## config.mk

```make
export PLATFORM = sky130hd
export DESIGN_NAME = uart_tx_sched_flat
export DESIGN_NICKNAME = d
export VERILOG_FILES = /design/src/rtl/uart_pkg.sv /design/src/rtl/uart_tx_sched_if.sv /design/src/rtl/uart_rr_arb2.sv /design/src/rtl/uart_tx_sched.sv /design/src/flat_wrapper.sv
export SDC_FILE = /design/constraint.sdc
export NUM_CORES = 1
export LEC_CHECK = 0
export ABC_AREA = 0
export BUFFER_PORTS_ARGS = -buffer_cell sky130_fd_sc_hd__buf_2
export CAP_MARGIN = 0
export CORE_MARGIN = 4
export CORE_UTILIZATION = 40
export CTS_CLUSTER_DIAMETER = 40
export DETAILED_ROUTE_END_ITERATION = 6
export GPL_TIMING_DRIVEN = 0
export PLACE_DENSITY = 0.67
export SLEW_MARGIN = 20
export SYNTH_ARGS = -nofsm -noshare
export SYNTH_HDL_FRONTEND = slang
export SYNTH_SLANG_ARGS = --single-unit
export TNS_END_PERCENT = 50
```

## constraint.sdc

```tcl
create_clock -name SYS_CLK -period 1.57 [get_ports SYS_CLK]
set_input_delay 0 -clock SYS_CLK [delete_from_list [all_inputs] [get_ports SYS_CLK]]
set_output_delay 0 -clock SYS_CLK [all_outputs]
set_load 0.1 [all_outputs]
```

## src/rtl/uart_pkg.sv

```systemverilog
// Shared UART types: TX scheduler state encoding, default byte width, source indices.
// Latency: n/a (declarations only).
// Backpressure: n/a.
package uart_pkg;

    localparam int UART_DATA_W = 8;

    // Source indices as seen on empty/r_req bit positions and grant_id.
    localparam logic SRC_ECHO = 1'b0;
    localparam logic SRC_HOST = 1'b1;

    typedef enum logic [2:0] {
        IDLE,
        READ,
        WAIT_DATA,
        WAIT_START,
        WAIT_DONE
    } uart_tx_sched_state_t;

    // One-hot read request for a source index.
    function automatic logic [1:0] src_onehot(input logic src);
        return (src == SRC_HOST) ? 2'b10 : 2'b01;
    endfunction

endpackage

```

## src/rtl/uart_tx_sched_if.sv

```systemverilog
// Bundle between the TX scheduler, the two source FIFOs and the UART transmitter.
// Latency: n/a (wiring only).
// Backpressure: FIFO side by empty flags, transmitter side by tx_busy.
// Ports: empty/r_req/r_data0/r_data1 face the FIFOs; tx_busy/tx_start/tx_data face the
// transmitter; grant_id and timeout_err are status. master = scheduler, slave = environment.
interface uart_tx_sched_if #(
    parameter int DATA_W = 8
);
    logic [1:0]        empty;
    logic [1:0]        r_req;
    logic [DATA_W-1:0] r_data0;
    logic [DATA_W-1:0] r_data1;
    logic              tx_busy;
    logic              tx_start;
    logic [DATA_W-1:0] tx_data;
    logic              grant_id;
    logic              timeout_err;

    modport master (
        input  empty, r_data0, r_data1, tx_busy,
        output r_req, tx_start, tx_data, grant_id, timeout_err
    );

    modport slave (
        output empty, r_data0, r_data1, tx_busy,
        input  r_req, tx_start, tx_data, grant_id, timeout_err
    );
endinterface

```

## src/rtl/uart_rr_arb2.sv

```systemverilog
// Two-requester round-robin pick: one-hot grant from request bits and preference pointer.
// Latency: combinational.
// Backpressure: none; grant is zero when nothing requests.
// Ports: req[n] = source n has data; ptr = preferred source on contention; gnt = one-hot grant.
module uart_rr_arb2
    import uart_pkg::*;
(
    input  logic [1:0] req,
    input  logic       ptr,
    output logic [1:0] gnt
);

    always_comb begin
        gnt = 2'b00;
        if (req == 2'b11) begin
            gnt = src_onehot(ptr);
        end else begin
            // Zero or one requester: the request itself is already one-hot (or empty).
            gnt = req;
        end
    end

endmodule

```

## src/rtl/uart_tx_sched.sv

```systemverilog
// Round-robin scheduler sharing one UART transmitter between echo (src 0) and host (src 1) FIFOs.
// Latency: tx_start two cycles after the IDLE edge that issues r_req; next grant 1 cycle after tx_busy falls.
// Backpressure: never issues a read while tx_busy is high; one byte in flight at a time.
// Ports: SYS_CLK, RST_N (async, active-low); bus (master modport) carries FIFO and transmitter signals.
// Build option UART_TX_SCHED_TIMEOUT_EN: adds a TIMEOUT_CYC watchdog on tx_busy rising after tx_start.
module uart_tx_sched
    import uart_pkg::*;
#(
    parameter int DATA_W      = UART_DATA_W,
    parameter int TIMEOUT_CYC = 1024
) (
    input  logic         SYS_CLK,
    input  logic         RST_N,
    uart_tx_sched_if.master bus
);

    uart_tx_sched_state_t state_q, state_d;

    logic              ptr_q, ptr_d;          // preferred source when both have data
    logic [1:0]        r_req_q, r_req_d;
    logic              tx_start_q, tx_start_d;
    logic [DATA_W-1:0] tx_data_q, tx_data_d;
    logic              grant_q, grant_d;
    logic [1:0]        gnt;

`ifdef UART_TX_SCHED_TIMEOUT_EN
    localparam int CNT_W = (TIMEOUT_CYC > 1) ? $clog2(TIMEOUT_CYC) : 1;
    logic [CNT_W-1:0] cnt_q, cnt_d;
    logic             terr_q, terr_d;
`endif

    uart_rr_arb2 u_arb (
        .req (~bus.empty),
        .ptr (ptr_q),
        .gnt (gnt)
    );

    always_comb begin
        state_d    = state_q;
        ptr_d      = ptr_q;
        r_req_d    = 2'b00;
        tx_start_d = 1'b0;
        tx_data_d  = tx_data_q;
        grant_d    = grant_q;
`ifdef UART_TX_SCHED_TIMEOUT_EN
        cnt_d      = cnt_q;
        terr_d     = 1'b0;
`endif
        case (state_q)
            IDLE: begin
                // empty is only looked at here; the arbiter already resolves contention.
                if (!bus.tx_busy && (gnt != 2'b00)) begin
                    r_req_d = gnt;
                    grant_d = gnt[1];
                    state_d = READ;
                end
            end
            READ: begin
                state_d = WAIT_DATA;
            end
            WAIT_DATA: begin
                // FIFO read data is valid the cycle after r_req.
                tx_data_d  = grant_q ? bus.r_data1 : bus.r_data0;
                tx_start_d = 1'b1;
                state_d    = WAIT_START;
`ifdef UART_TX_SCHED_TIMEOUT_EN
                cnt_d      = '0;
`endif
            end
            WAIT_START: begin
                // A tx_busy rise is checked first so it wins on the final counted cycle.
                if (bus.tx_busy) begin
                    state_d = WAIT_DONE;
                end
`ifdef UART_TX_SCHED_TIMEOUT_EN
                else if (cnt_q == CNT_W'(TIMEOUT_CYC - 1)) begin
                    // Byte is dropped; pointer stays so the same source is preferred again.
                    terr_d  = 1'b1;
                    state_d = IDLE;
                end else begin
                    cnt_d = cnt_q + 1'b1;
                end
`endif
            end
            WAIT_DONE: begin
                if (!bus.tx_busy) begin
                    ptr_d   = ~grant_q;
                    state_d = IDLE;
                end
            end
            default: begin
                state_d = IDLE;
            end
        endcase
    end

    always_ff @(posedge SYS_CLK or negedge RST_N) begin
        if (!RST_N) begin
            state_q    <= IDLE;
            ptr_q      <= SRC_ECHO;
            r_req_q    <= 2'b00;
            tx_start_q <= 1'b0;
            tx_data_q  <= '0;
            grant_q    <= 1'b0;
        end else begin
            state_q    <= state_d;
            ptr_q      <= ptr_d;
            r_req_q    <= r_req_d;
            tx_start_q <= tx_start_d;
            tx_data_q  <= tx_data_d;
            grant_q    <= grant_d;
        end
    end

`ifdef UART_TX_SCHED_TIMEOUT_EN
    always_ff @(posedge SYS_CLK or negedge RST_N) begin
        if (!RST_N) begin
            cnt_q  <= '0;
            terr_q <= 1'b0;
        end else begin
            cnt_q  <= cnt_d;
            terr_q <= terr_d;
        end
    end

    assign bus.timeout_err = terr_q;
`else
    assign bus.timeout_err = 1'b0;
`endif

    assign bus.r_req    = r_req_q;
    assign bus.tx_start = tx_start_q;
    assign bus.tx_data  = tx_data_q;
    assign bus.grant_id = grant_q;

endmodule

```

## src/flat_wrapper.sv

```systemverilog
// flat-port wrapper written by rule: the top's interface ports become plain ports
module uart_tx_sched_flat import uart_pkg::*;
#(
    parameter int DATA_W      = UART_DATA_W,
    parameter int TIMEOUT_CYC = 1024
)
  (SYS_CLK, RST_N, bus_empty, bus_r_data0, bus_r_data1, bus_tx_busy, bus_r_req, bus_tx_start, bus_tx_data, bus_grant_id, bus_timeout_err);
  uart_tx_sched_if #(.DATA_W(DATA_W)) bus_i ();
  input  logic SYS_CLK;
  input  logic RST_N;
  input wire logic [$bits(bus_i.empty)-1:0] bus_empty;
  input wire logic [$bits(bus_i.r_data0)-1:0] bus_r_data0;
  input wire logic [$bits(bus_i.r_data1)-1:0] bus_r_data1;
  input wire logic [$bits(bus_i.tx_busy)-1:0] bus_tx_busy;
  output wire logic [$bits(bus_i.r_req)-1:0] bus_r_req;
  output wire logic [$bits(bus_i.tx_start)-1:0] bus_tx_start;
  output wire logic [$bits(bus_i.tx_data)-1:0] bus_tx_data;
  output wire logic [$bits(bus_i.grant_id)-1:0] bus_grant_id;
  output wire logic [$bits(bus_i.timeout_err)-1:0] bus_timeout_err;
  assign bus_i.empty = bus_empty;
  assign bus_i.r_data0 = bus_r_data0;
  assign bus_i.r_data1 = bus_r_data1;
  assign bus_i.tx_busy = bus_tx_busy;
  assign bus_r_req = bus_i.r_req;
  assign bus_tx_start = bus_i.tx_start;
  assign bus_tx_data = bus_i.tx_data;
  assign bus_grant_id = bus_i.grant_id;
  assign bus_timeout_err = bus_i.timeout_err;
  uart_tx_sched #(.DATA_W(DATA_W), .TIMEOUT_CYC(TIMEOUT_CYC)) u_core (.SYS_CLK(SYS_CLK), .RST_N(RST_N), .bus(bus_i));
endmodule
```

* Yosys cells after proc, flatten, opt, wreduce, memory -nomap -nowiden
Cells that the tools add are included.
W data, S select, Z words.
** Storage, ports and cells
- Register bits after elaboration :: 16
- Input bits :: 21
** Operators by class
- Equal/unequal tests :: 8
- Multiplexer cells :: 10
- Bitwise logic cells :: 3
- Reductions and logical operators :: 7
** Operator list (number)
- $pmux W3 S5 :: 1
- $mux W3 :: 3
- $mux W2 :: 4
- $mux W8 :: 1
- $eq A3 B2 Y1 const B :: 2
- $ne A2 B2 Y1 const B :: 2
- $reduce_and A2 Y1 :: 2
- $eq A3 B1 Y1 const B :: 1
- $eq A3 B3 Y1 const B :: 1
- $logic_not A3 Y1 :: 1
- $reduce_and A3 Y1 :: 1
- $eq A2 B2 Y1 const B :: 1
- $ne A2 B1 Y1 const B :: 1
- $not A1 Y1 :: 2
- $not A2 Y2 :: 1
- $reduce_bool A2 Y1 :: 1
- $logic_and A1 B1 Y1 :: 1
- $logic_not A1 Y1 :: 1
- $mux W1 :: 1

* Longest topological paths before layout
Gate-level depths: netlist of run 1.
- Word-level depth :: 7
- Gate-level depth with buffers :: 5

* Modules after synthesis
Synthesis of run 1 repeated with hierarchy kept, for this count alone.
** Unflattened totals
- Cell total of the unflattened synthesis :: 69
- Area total of the unflattened synthesis :: 749.5 um^2
** Modules (own cells, without submodules)
- uart_tx_sched :: instances 1, cells each 66, area each 730.7 um^2, sequential area each 400.4 um^2
- uart_rr_arb2 :: instances 1, cells each 3, area each 18.8 um^2, sequential area each 0.0 um^2

* Worst setup path before layout of run 1
No wires, ideal clock.
- Path kind :: register to register
- Start point :: reg u_core.grant_q (netlist: u_core.bus.grant_id)
- End point :: reg u_core.tx_data_q[7] (netlist: u_core.bus.tx_data[7])
- Library setup time :: 0.122 ns
- Arrival time :: 1.595 ns
- Slack :: -0.148 ns
- Stages on the path, launching flop included :: 4
- Buffers on the path :: 1
- Path through :: dfrtp_1 -> clkbuf_2 -> mux2i_1 -> a21oi_2
** Between the ends
- Cells in the longest elaborated chain, start to end :: 1
** RTL lines
- start, declared :: RTL line uart_tx_sched.sv:23 : logic grant_q, grant_d;
- start signal, assigned :: RTL line uart_tx_sched.sv:111 : grant_q <= grant_d;
- $mux W8 :: RTL line uart_tx_sched.sv:63 : tx_data_d = grant_q ? bus.r_data1 : bus.r_data0;
- end signal, assigned :: RTL line uart_tx_sched.sv:110 : tx_data_q <= tx_data_d;
- end, declared :: RTL line uart_tx_sched.sv:22 : logic [DATA_W-1:0] tx_data_q, tx_data_d;
No other way between the ends.
A chain may end at the register's enable or synchronous reset.

* Worst setup path in the final report of run 1
- Start point :: reg u_core.state_q[0]
- End point :: reg u_core.ptr_q
** Between the ends
- Cells in the longest elaborated chain, start to end :: 2
** RTL lines
- start, declared :: RTL line uart_tx_sched.sv:17 : uart_tx_sched_state_t state_q, state_d;
- start signal, assigned :: RTL line uart_tx_sched.sv:106 : state_q <= state_d;
- $eq A3 B3 Y1 :: RTL line uart_tx_sched.sv:49 : case (state_q)
- $reduce_and A2 Y1 (no source line)
- end signal, assigned :: RTL line uart_tx_sched.sv:107 : ptr_q <= ptr_d;
- end, declared :: RTL line uart_tx_sched.sv:19 : logic ptr_q, ptr_d;
No other way between the ends.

Aim of the exercise
Your answer should be each line from the entries that includes the string "requester".

Completed task
// Two-requester round-robin pick: one-hot grant from request bits and preference pointer.
            // Zero or one requester: the request itself is already one-hot (or empty).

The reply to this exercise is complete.